Indiae Orientalis Insularumque Adiacentium Typus (peta)
Kertas
panjang. 52 cm, lebar 37 cm
Eropa
Diperkirakan edisi setelah tahun 1608
No. inv. 670
Indiae Orientalis Insularumque Adiacentium Typus merupakan peta “tonggak sejarah” kartografi Asia Tenggara dan Kepulauan Indonesia. Menampilkan perpaduan terbaik ilmu kartografi dan informasi tentang wilayah Asia Tenggara dan Kepulauan Indonesia pada tujuh puluh tahun pertama abad ke-16. Peta ini dimuat dalam sebuah atlas Geografi modern yang berjudul Theatrum Orbis Terrarum yang disusun oleh Abraham Ortelius (1527-1598). Dibuat dalam lembar-lembar terpisah yang memuat 35 lembar teks dan 53 buah peta cetakan lempeng tembaga. Deskripsi asli menggunakan tulisan latin, kemudian diterjemahkan ke dalam berbagai bahasa Eropa. Sejak edisi tahun 1608 dipublikasikan dalam bahasa Belanda, Jerman, Perancis, Spanyol, Inggris dan Itali.

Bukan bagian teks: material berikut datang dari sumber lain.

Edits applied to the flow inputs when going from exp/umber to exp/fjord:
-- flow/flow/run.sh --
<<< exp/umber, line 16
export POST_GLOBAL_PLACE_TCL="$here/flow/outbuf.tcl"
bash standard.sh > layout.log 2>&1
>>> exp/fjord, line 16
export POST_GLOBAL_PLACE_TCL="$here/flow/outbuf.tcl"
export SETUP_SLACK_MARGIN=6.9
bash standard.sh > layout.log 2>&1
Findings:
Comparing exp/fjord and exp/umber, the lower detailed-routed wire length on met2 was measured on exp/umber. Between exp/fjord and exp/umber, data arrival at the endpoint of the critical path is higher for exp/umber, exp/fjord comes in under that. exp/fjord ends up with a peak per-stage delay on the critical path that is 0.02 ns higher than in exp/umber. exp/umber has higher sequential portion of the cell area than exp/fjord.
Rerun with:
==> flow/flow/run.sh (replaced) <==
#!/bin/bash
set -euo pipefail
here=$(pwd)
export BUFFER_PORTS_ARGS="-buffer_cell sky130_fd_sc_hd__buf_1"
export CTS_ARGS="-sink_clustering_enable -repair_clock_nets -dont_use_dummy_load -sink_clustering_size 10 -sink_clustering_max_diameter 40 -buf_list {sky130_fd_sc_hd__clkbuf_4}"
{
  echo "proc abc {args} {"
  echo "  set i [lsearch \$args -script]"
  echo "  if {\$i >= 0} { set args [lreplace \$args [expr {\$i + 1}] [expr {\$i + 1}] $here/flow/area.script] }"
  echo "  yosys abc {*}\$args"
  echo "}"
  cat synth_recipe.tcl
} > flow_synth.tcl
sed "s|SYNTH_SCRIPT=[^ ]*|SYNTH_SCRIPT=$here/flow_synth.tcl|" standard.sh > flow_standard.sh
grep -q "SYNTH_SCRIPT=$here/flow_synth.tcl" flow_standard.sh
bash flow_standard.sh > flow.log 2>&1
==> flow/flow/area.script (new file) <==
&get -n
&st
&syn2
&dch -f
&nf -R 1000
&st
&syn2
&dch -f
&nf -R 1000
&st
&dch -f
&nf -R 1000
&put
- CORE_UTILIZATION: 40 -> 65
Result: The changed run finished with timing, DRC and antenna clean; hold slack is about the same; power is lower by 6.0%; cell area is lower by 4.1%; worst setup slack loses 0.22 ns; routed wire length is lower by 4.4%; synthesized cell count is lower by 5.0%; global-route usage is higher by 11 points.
This design comes from an exercise in tuning for small area on the open sky130 flow, not from production work. Function was checked by simulation only, so behaviour that the tests miss may differ from the original. The flow treats the clock pin as an ideal source. Dropping or thinning the clock tree relies on that and would not hold on a real chip. No activity file was given, so power comes from the tool's default toggle rates.

==> flow/design.v (excerpt) <==
module mainblock(clk_50M, reset, dio, sclk, stb, data_check, sec_chuc, sec_dv, min_chuc, min_dv, hour_chuc, hour_dv);
Size: about 37 I/O pins, roughly 0.0026 mm² of cells after synthesis.
==> flow/config.mk <==
export PLATFORM = sky130hd
export DESIGN_NAME = mainblock
export DESIGN_NICKNAME = mainblock
export VERILOG_FILES = /design/flow/design.v
export SDC_FILE = /design/flow/constraint.sdc
export NUM_CORES = 4
export LEC_CHECK = 0
export ABC_AREA = 1
export CAP_MARGIN = 20
export CORE_MARGIN = 2
export CORE_UTILIZATION = 65
export SLEW_MARGIN = 20
==> flow/constraint.sdc <==
create_clock -name core_clock -period 20.0 [get_ports {clk_50M}]
set_input_delay 4.0000 -clock core_clock [delete_from_list [all_inputs] [get_ports {clk_50M}]]
set_output_delay 4.0000 -clock core_clock [all_outputs]
set_load 0.01 [all_outputs]
standard.sh (not shown) runs the stock make flow with config.mk's settings and CLKGATE_MAP_FILE= SYNTH_SCRIPT=/design/flow/synth_recipe.tcl, a recipe that flattens the netlist after the stock synthesis.
==> flow/flow/run.sh <==
#!/bin/bash
# Own layout flow: the standard synthesis, then its combinational logic
# re-mapped by ABC for area (registers kept as they are), then the standard
# layout with small port buffers. Each tool's output goes to a log here.
set -u
W=$(pwd)
R=$W/orfs/results/$FLOW_PLATFORM/mainblock/base
LIB=$FLOW_HOME/platforms/sky130hd/lib/sky130_fd_sc_hd__tt_025C_1v80.lib
YOSYS=$(command -v yosys || echo $FLOW_HOME/../tools/install/yosys/bin/yosys)

bash standard.sh synth > $W/log_1_standard_synth.log 2>&1 || exit 1
cp $R/1_2_yosys.v $W/std_1_2_yosys.v

if python3 $W/flow/resynth.py $W/std_1_2_yosys.v $W/resynth.v $LIB $YOSYS $W > $W/log_2_resynth.log 2>&1; then
    cp $W/resynth.v $R/1_2_yosys.v
    rm -f $R/1_synth.odb
    echo "using the re-mapped netlist" >> $W/log_2_resynth.log
else
    echo "keeping the standard netlist" >> $W/log_2_resynth.log
fi

export BUFFER_PORTS_ARGS="-buffer_cell sky130_fd_sc_hd__buf_1"
[ -f $W/flow/env.sh ] && source $W/flow/env.sh

# placement, then the clock buffers by hand (flow/cts.tcl), then the rest
manual=0
if [ -n "${MANUAL_CTS_BUFFERS:-}" ]; then
    bash standard.sh place > $W/log_4_standard_place.log 2>&1 || exit 1
    if bash standard.sh run RUN_SCRIPT=$W/flow/cts.tcl RUN_LOG_NAME_STEM=4_1_cts_manual > $W/log_5_manual_cts.log 2>&1 \
       && [ -f $R/4_1_cts.odb ]; then
        manual=1
    else
        rm -f $R/4_1_cts.odb $R/4_cts.odb $R/4_cts.sdc
    fi
fi
bash standard.sh finish > $W/log_6_standard_finish.log 2>&1 || exit 1

# if the hand-made clock tree leaves a register clock pin with too slow a
# slew, lay out again from the clock tree step with ORFS's own
if [ $manual = 1 ]; then
    bash standard.sh run RUN_SCRIPT=$W/flow/clkslew.tcl RUN_LOG_NAME_STEM=6_clkslew > $W/log_7_clkslew.log 2>&1
    slew=$(sed -n 's/^CLKSLEW //p' $W/log_7_clkslew.log | tail -1)
    if ! python3 -c "import sys; sys.exit(0 if float('$slew') <= 0.120 else 1)" 2>/dev/null; then
        echo "clock pin slew $slew too slow: standard clock tree" >> $W/log_7_clkslew.log
        bash standard.sh clean_cts > $W/log_8_clean_cts.log 2>&1
        rm -f $R/4_1_cts.odb $R/4_cts.odb $R/4_cts.sdc
        bash standard.sh finish > $W/log_9_standard_finish_again.log 2>&1 || exit 1
    fi
fi
==> flow/flow/env.sh <==
# clock tree: clkbuf_8 buffers only, no dummy loads
export CTS_ARGS="-root_buf sky130_fd_sc_hd__clkbuf_8 -buf_list sky130_fd_sc_hd__clkbuf_8 -sink_clustering_enable -sink_clustering_size 60 -sink_clustering_max_diameter 500 -dont_use_dummy_load -repair_clock_nets"
export MANUAL_CTS_BUFFERS=4
export MANUAL_CTS_CELL=sky130_fd_sc_hd__buf_6
Other scripts of this flow, unchanged in this note and not shown: flow/flow/clkbufs.tcl, flow/flow/clkslew.tcl, flow/flow/cts.tcl, flow/flow/resynth.py, flow/flow/resynth.ys
The first run passed the timing, design-rule and antenna checks.
Next try:
--- a/flow/flow/env.sh
+++ b/flow/flow/env.sh
@@ -3,2 +3,2 @@
 export MANUAL_CTS_BUFFERS=4
-export MANUAL_CTS_CELL=sky130_fd_sc_hd__buf_6
+export MANUAL_CTS_CELL=sky130_fd_sc_hd__buf_4
Settings changed: CORE_UTILIZATION 65 to 80.
What happened: The changed run produced a clean layout. Design area increases by 0.66%. Cell count decreases by 0.83%. Worst setup slack gets worse by 0.79 ns. Power increases by 8.3%. Sequential power stays flat. Die area decreases by 18%. Register-to-register slack gets worse by 0.38 ns. Flip-flop and latch count does not change. Hold slack gets better by 0.043 ns.
Context: an optimization exercise on an open-source flow, tuned for small area and a short achievable clock period. The choices shown serve that exercise and are no tape-out recipe.
The RTL was checked by simulation tests, not by an equivalence proof against the original design.
Power is estimated from default activity; no workload was simulated.

Setup of zinc:
==> flow/design.v <==
`timescale 1ns / 1ps
module TwoToOneMux(input logic [15:0] a, b,
	input logic sel_mux,
	output logic [15:0] out);
    always_comb
	    out <= sel_mux ? b : a;
endmodule
`timescale 1ns / 1ps
module alu(input logic [15:0] I, a, b, mem_rdata,
	input logic is_lw, is_sw, is_add, is_addi, is_and, is_or, is_xor,
	            is_andi, is_slli, is_srai,
	output logic [15:0] wd, sum,
	output logic ovf);
	logic [15:0] y, p, g, sh_in, sh_out;
	logic [15:0] G [0:4];
	logic [15:0] P [0:4];
	logic [16:0] c;
	logic [5:0] nz;
	logic [15:0] mimm, snz, znz;
	logic mem_op, reg_op, sh_ok;
	assign nz = {I[12], I[6:5], I[4:2]};
	assign mimm = {{10{I[5]}}, I[12], I[11:10], I[6], 2'b00};
	assign snz = {{10{nz[5]}}, nz};
	assign znz = {10'd0, nz};
	assign mem_op = is_lw | is_sw;
	assign reg_op = is_add | is_and | is_or | is_xor;
	assign y = ({16{mem_op}} & mimm) | ({16{reg_op}} & b) |
	           ({16{is_addi}} & snz) | ({16{is_andi}} & znz);
	assign p = a ^ y;
	assign g = a & y;
	always_comb begin
		G[0] = g;
		P[0] = p;
		for (int l = 0; l < 4; l++)
			for (int i = 0; i < 16; i++)
				if ((i >> l) & 1) begin
					G[l+1][i] = G[l][i] | (P[l][i] & G[l][((i >> l) << l) - 1]);
					P[l+1][i] = P[l][i] & P[l][((i >> l) << l) - 1];
				end else begin
					G[l+1][i] = G[l][i];
					P[l+1][i] = P[l][i];
				end
	end
	assign c = {G[4], 1'b0};
	assign sum = p ^ c[15:0];
	assign ovf = (mem_op | is_add | is_addi) & ~(a[15] ^ y[15]) & (c[15] ^ a[15]);
	assign sh_ok = nz[5:4] == 2'b00;
	always_comb
		for (int i = 0; i < 16; i++)
			sh_in[i] = is_srai ? a[15 - i] : a[i];
	assign sh_out = sh_in << nz[3:0];
	always_comb begin
		wd = ({16{is_lw}} & mem_rdata) | ({16{is_add | is_addi}} & sum) |
		     ({16{is_and | is_andi | is_or}} & g) | ({16{is_xor | is_or}} & p) |
		     ({16{is_slli & sh_ok}} & sh_out) | {is_srai & a[15], 15'd0};
		for (int i = 0; i < 16; i++)
			wd[i] = wd[i] | (is_srai & sh_ok & sh_out[15 - i]);
	end
endmodule
`timescale 1ns / 1ps
module instruction_decoder(input logic [15:0] I,
    output logic is_lw, is_sw, is_beqz, is_bnez, is_add, is_addi, is_and,
                 is_or, is_xor, is_andi, is_slli, is_srai,
    output logic wen,
    output logic [2:0] waddr);
    logic q0, q2;
    assign q0 = I[15:13] == 3'b000;
    assign q2 = I[15:13] == 3'b100;
    assign is_lw   = I[15:13] == 3'b010;
    assign is_sw   = I[15:13] == 3'b110 && I[1:0] == 2'b00;
    assign is_beqz = I[15:13] == 3'b110 && I[1:0] == 2'b01;
    assign is_bnez = I[15:13] == 3'b111;
    assign is_add  = q2 && I[11:10] == 2'b01 && I[1:0] == 2'b10;
    assign is_srai = q2 && I[11:10] == 2'b01 && I[1:0] == 2'b01;
    assign is_and  = q2 && I[11:10] == 2'b11 && I[6:5] == 2'b11;
    assign is_or   = q2 && I[11:10] == 2'b11 && I[6:5] == 2'b10;
    assign is_xor  = q2 && I[11:10] == 2'b11 && I[6:5] == 2'b01;
    assign is_andi = q2 && I[11:10] == 2'b10;
    assign is_addi = q0 && I[1:0] == 2'b01;
    assign is_slli = q0 && I[1:0] == 2'b10;
    assign wen = is_lw | is_add | is_srai | is_and | is_or | is_xor |
                 is_andi | is_addi | is_slli;
    assign waddr = is_lw ? I[4:2] : I[9:7];
endmodule
`timescale 1ns / 1ps
module mapper(input [15:0] instruction,
              output logic [2:0] rs1,rs2,rd,
              output logic [6:0] immediate,
              output logic [5:0] nzimm,
              output logic [8:0] offset,
              output logic [3:0] opcode);
  always_comb
  begin
  opcode = 4'b1111;  
  nzimm = 0;
  offset = 0;
  immediate = 0;
  rs1=0;
  rs2=0;
  rd=0;
  case(instruction[15:13])
  3'b110:begin 
         case(instruction[1:0])
            2'b00 : begin immediate = {instruction[5],instruction[12],instruction[11:10],instruction[6],2'b00};rs1=instruction[9:7];rs2=instruction[4:2];opcode=4'b0001;end  
            2'b01 : begin offset = {instruction[12],instruction[12],instruction[6:5],instruction[2],instruction[11:10],instruction[4:3]}; rs1=instruction[9:7];opcode=4'b1010; end  
         endcase
           end
  3'b010: begin immediate = {instruction[5],instruction[12],instruction[11:10],instruction[6],2'b00};rs1=instruction[9:7]; rd = instruction[4:2];opcode=4'b0000; end  
  3'b100 : begin
           case(instruction[11:10])
                2'b01 : begin
                        case(instruction[1:0])
                        2'b10: begin rd = instruction[9:7]; rs2 = instruction[4:2];opcode=4'b0010; end  
                        2'b01: begin nzimm = {instruction[12],instruction[6:5],instruction[4:2]};rd = instruction[9:7];rs1=instruction[9:7];opcode= 4'b1000; end  
                        endcase 
                        end                                    
                2'b11 : begin
                        case(instruction[6:5])
                            2'b11: begin rs1 = instruction[9:7]; rd = instruction[9:7];rs2 = instruction[4:2];opcode=4'b0100;end  
                            2'b10: begin rs1 = instruction[9:7]; rd = instruction[9:7]; rs2 = instruction[4:2];opcode=4'b0110;end  
                            2'b01 : begin rs1 = instruction[9:7]; rd = instruction[9:7]; rs2 = instruction[4:2];opcode=4'b0111; end  
                         endcase 
                        end 
                2'b10 : begin immediate = {1'b0,instruction[12],instruction[6:5],instruction[4:2]}; rs1 = instruction[9:7]; rd = instruction[9:7];opcode=4'b0101; end  
            endcase
           end
  3'b000 : begin
           case(instruction[1:0])
                2'b01: begin nzimm = {instruction[12],instruction[6:5],instruction[4:2]};rs1 = instruction[9:7]; rd = instruction[9:7];opcode=4'b0011; end  
                2'b10 : begin nzimm = {instruction[12],instruction[6:5],instruction[4:2]};rd = instruction[9:7];opcode=4'b1001; end  
           endcase 
           end
  3'b111 : begin offset = {instruction[12],instruction[12],instruction[6:5],instruction[2],instruction[11:10],instruction[4:3]}; rs1 = instruction[9:7];opcode=4'b1011; end  
  endcase
  end
endmodule
`timescale 1ns / 1ps
module program_counter(input logic clk, rst, take_branch,
    input logic [7:0] offset,
	output logic [7:0] pc);
	logic [7:0] inc, nxt;
	logic [8:0] c;
	assign inc = take_branch ? offset : 8'd1;
	always_comb begin
		c[0] = 1'b0;
		for (int i = 0; i < 8; i++) begin
			nxt[i] = pc[i] ^ inc[i] ^ c[i];
			c[i+1] = (pc[i] & inc[i]) | (pc[i] & c[i]) | (inc[i] & c[i]);
		end
	end
	always_ff @(posedge clk, posedge rst)
		if (rst) pc <= 0;
		else pc <= nxt;
endmodule
`timescale 1ns / 1ps
module regfile(input logic rst, clk, wr_en,
	input logic [2:0] rd0_addr, rd1_addr, wr_addr,
	input logic [15:0] wr_data,
	output logic [15:0] rd0_data, rd1_data);
	logic [15:0] data [0:7];
	logic [7:0] valid;
	logic [7:0] we, s0, s1;
	always_comb
		for (int i = 0; i < 8; i++) begin
			we[i] = wr_en && wr_addr == i;
			s0[i] = valid[i] && rd0_addr == i;
			s1[i] = valid[i] && rd1_addr == i;
		end
	always_ff @(posedge clk, posedge rst)
		if (rst) valid <= 8'd0;
		else valid <= valid | we;
	always_ff @(posedge clk)
		for (int i = 0; i < 8; i++)
			if (we[i]) data[i] <= wr_data;
	always_comb begin
		rd0_data = 16'd0;
		rd1_data = 16'd0;
		for (int i = 0; i < 8; i++) begin
			rd0_data = rd0_data | ({16{s0[i]}} & data[i]);
			rd1_data = rd1_data | ({16{s1[i]}} & data[i]);
		end
	end
endmodule
`timescale 1ns / 1ps
module cpu16_top(input logic clk,
        input logic reset,
        output logic [7:0] imem_addr,       
        input logic [15:0] imem_rdata,      
        output logic [9:0] dmem_addr,       
        output logic [15:0] dmem_wdata,     
        output logic dmem_we,               
        input logic [15:0] dmem_rdata,      
        output logic ovf_ctrl,
        output logic take_branch
    );
    logic [15:0] I;
    logic [15:0] ra, rb, wd, sum;
    logic [2:0] waddr;
    logic wen;
    logic is_lw, is_sw, is_beqz, is_bnez, is_add, is_addi, is_and, is_or,
          is_xor, is_andi, is_slli, is_srai;
    assign I = imem_rdata;
    instruction_decoder dec(.I(I), .is_lw(is_lw), .is_sw(is_sw),
        .is_beqz(is_beqz), .is_bnez(is_bnez), .is_add(is_add),
        .is_addi(is_addi), .is_and(is_and), .is_or(is_or), .is_xor(is_xor),
        .is_andi(is_andi), .is_slli(is_slli), .is_srai(is_srai),
        .wen(wen), .waddr(waddr));
    regfile rf(.clk(clk), .rst(reset), .wr_en(wen), .wr_addr(waddr),
        .wr_data(wd), .rd0_addr(I[9:7]), .rd1_addr(I[4:2]),
        .rd0_data(ra), .rd1_data(rb));
    alu u_alu(.I(I), .a(ra), .b(rb), .mem_rdata(dmem_rdata),
        .is_lw(is_lw), .is_sw(is_sw), .is_add(is_add), .is_addi(is_addi),
        .is_and(is_and), .is_or(is_or), .is_xor(is_xor), .is_andi(is_andi),
        .is_slli(is_slli), .is_srai(is_srai),
        .wd(wd), .sum(sum), .ovf(ovf_ctrl));
    assign take_branch = (is_beqz & ~|ra) | (is_bnez & |ra);
    program_counter pcu(.clk(clk), .rst(reset), .take_branch(take_branch),
        .offset({I[12], I[6:5], I[2], I[11:10], I[4:3]}), .pc(imem_addr));
    assign dmem_addr = sum[9:0];
    assign dmem_wdata = rb;
    assign dmem_we = is_sw;
endmodule
clock: 15.0 ns
lec_check: 0
cap_margin: 20
core_margin: 2
core_utilization: 40
cts_buf_list: sky130_fd_sc_hd__clkbuf_4 sky130_fd_sc_hd__clkbuf_8
setup_slack_margin: 5
slew_margin: 20
run.sh (not shown) runs the stock make flow with config.mk's settings and CLKGATE_MAP_FILE= SYNTH_SCRIPT=/design/flow/synth_recipe.tcl, a recipe that flattens the netlist after the stock synthesis.
Input-level comparison between maple and zinc:
==> flow/flow/run.sh (new file) <==
#!/bin/bash
set -euo pipefail
cd "$(dirname "$0")/.."
export BUFFER_PORTS_ARGS="-buffer_cell sky130_fd_sc_hd__buf_1"
export SETUP_SLACK_MARGIN=7
bash standard.sh > make.log 2>&1
==> flow/standard.sh (new file) <==
#!/bin/bash
# synth_recipe.tcl (not shown) runs the flow's synth.tcl, then flattens the netlist and writes it again
# the make line also repeats each setting of config.mk as NAME=value (left out here)
make -C /OpenROAD-flow-scripts/flow DESIGN_CONFIG=/design/flow/config.mk WORK_HOME=/design/flow/orfs CLKGATE_MAP_FILE= SYNTH_SCRIPT=/design/flow/synth_recipe.tcl "${@:-finish}"
--- a/flow/config.mk
+++ b/flow/config.mk
@@ -11,2 +10,0 @@
-export CTS_BUF_LIST = sky130_fd_sc_hd__clkbuf_4 sky130_fd_sc_hd__clkbuf_8
-export SETUP_SLACK_MARGIN = 5
removed: flow/run.sh
==> comparison <==
maple | status: complete | timing, DRC, antenna: pass
Going from zinc to maple, total of plain and repair buffers excluding clock buffers grew by more than 10%.
zinc → maple: initial antenna violation count increased by 1 relative to the old numbers; final cycle utilization of the critical path decreased by 3.1 points relative to the old numbers; number of detailed-routing iterations run before antenna repair closely matched the old numbers.
### maple -> tundra
==> flow/run.sh (new file) <==
#!/bin/bash
# synth_recipe.tcl (not shown) runs the flow's synth.tcl, then flattens the netlist and writes it again
# the make line also repeats each setting of config.mk as NAME=value (left out here)
make -C /OpenROAD-flow-scripts/flow DESIGN_CONFIG=/design/flow/config.mk WORK_HOME=/design/flow/orfs CLKGATE_MAP_FILE= SYNTH_SCRIPT=/design/flow/synth_recipe.tcl finish
--- a/flow/config.mk
+++ b/flow/config.mk
@@ -10,0 +11 @@
+export SETUP_SLACK_MARGIN = 5
removed: flow/flow/run.sh
removed: flow/standard.sh
==> run notes <==
As far as effective utilization at floorplan goes, tundra and maple are indistinguishable; the numbers are identical.
Looking at post-place instance area, tundra sits about 3% higher than maple does.
Share of final layout cell area taken by clock buffers and inverters ended up 0.69 points higher on tundra than on maple.
On worst stage delay on the critical path, tundra and maple are neck and neck.
The higher share of power burned in registers came out of maple.
Re total placed cells including tap cells: tundra and maple aren't equal, and the higher value belongs to maple.
Diff maple -> tundra: count of buffers added by post-CTS timing repair for setup has decreased; post-route clock period utilization has increased; number of enable flip-flop cells after synthesis has remained practically unchanged.
Status | tundra and maple | clean

==> what the ideal ports hide <==
The flow's constraints put no driver on any port. The routed layouts listed below were extracted and timed again, unchanged, in two steps.
Step 1, drivers: a clkbuf_16 drives clk and a buf_2 each remaining input, both assumed.
Step 2 times the ports against the registers' clock, not the clock port: input delays grow and output delays shrink by t, the midpoint of the rising clock arrivals with the driver on.
Three values: ideal, step 1, step 2; two values: the first two.
| run | shift t [ns] | setup WS [ns] | cell pins on the clock port's net |
|---|---|---|---|
| zinc | 0.508 | 5.128 / 5.099 / 5.099 | 1 |
| maple | 0.472 | 5.587 / 5.548 / 5.548 | 1 |
| tundra | 0.469 | 5.081 / 5.052 / 5.052 | 1 |
After both steps setup and hold are still met in every run listed. The setup slack of maple, which loses most, moves by -0.039 ns with the drivers and by -0.039 ns with both steps.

Peta ini merupakan peta yang menggambarkan kepulauan Indonesia yang terakhir dibuat sebelum kedatangan Belanda ke Nusantara. Penggambarannya sangat luas, dari wilayah bagian barat India yang dikuasai Portugis, menyambung ke Cina, Jepang, Asia Tenggara dan Kepulauan Indonesia termasuk Irian Jaya, sampai pantai barat laut Amerika. Sumatera dan Jawa terlihat dalam bentuk yang menyimpang. Bentuk Kalimantan dan Philipina sangat jelas sebaik susunan Kepulauan Indonesia pada umumnya. Jawa kelihatan sebagai sebuah pulau. Kalimantan dipetakan sebagai tempat yang dikarang dengan sebutan Jawa Minor. Di sisi lain tampak pulau-pulau penghasil cengkeh seperti Ternate, Tidore dan sekitarnya di bagian selatan, Machian dan Bacan dengan letak yang tepat sampai sebelah barat Pulau Halmahera (Gigolo). Digambarkan juga Pulau Buru, Pulau Ambon yang sekarang disebut Seram, dan “Kepala Burung” bagian dari Irian Jaya digambarkan dalam tiga pulau. Pulau Gebe, dimana Perancis pertama kali mendapatkan cengkeh dan pala pada abad ke-18 terlihat tepat di garis ekuator diantara Pulau Halmahera dan Irian Jaya.
Batu Duga
Timah, tali
Indonesia
Berat 4 & 3 kg, T. 17 cm &14,5cm, P. tali 106 cm
abad 19
No.inv. 622a/b
Biasanya digunakan oleh pelaut tradisional sebagai alat untuk mengetahui kedalaman laut demi keselamatan pelayaran. Kedalaman laut dapat diketahui megulur batu duga ini ke kedalaman laut sampai ke dasar laut dengan arah tegak lurus, sehingga kedalaman laut dapat diketahui dengan mengukur panjang tali yang terulur ke dalam air laut. Batu duga ini terbuat dari timah sehingga meskipun berukuran kecil tetapi berat. Bagian atas dari batu duga ini terdapat lubang pengait yang berfungsi mengaitkan batu duga dengan tali yang akan diulur.
Sextant
Kuningan
Indonesia
p.12,5 cm, D lensa 4,5 cm, D ¼ ling.19 cm
Abad 19
Nomor inv. 624
Sextant merupakan alat yang berfungsi untuk mengukur tinggi kulminasi benda-benda langit (matahari, bulan, planet, bintang) di atas horizon kodrat. Pengukuran ini sangat penting untuk menentukan tempat atau posisi kapal di samudera ataupun pesawat terbang di udara Dalam menentukan posisi kapal biasanya dilakukan pada siang hari dengan menembak matahari dengan menggunakan alat ini. Sextant terdiri dari (1) Cermin index. (2) setengah kaca bening (kaca horizon) dan setengah cermin. (3) Teropong.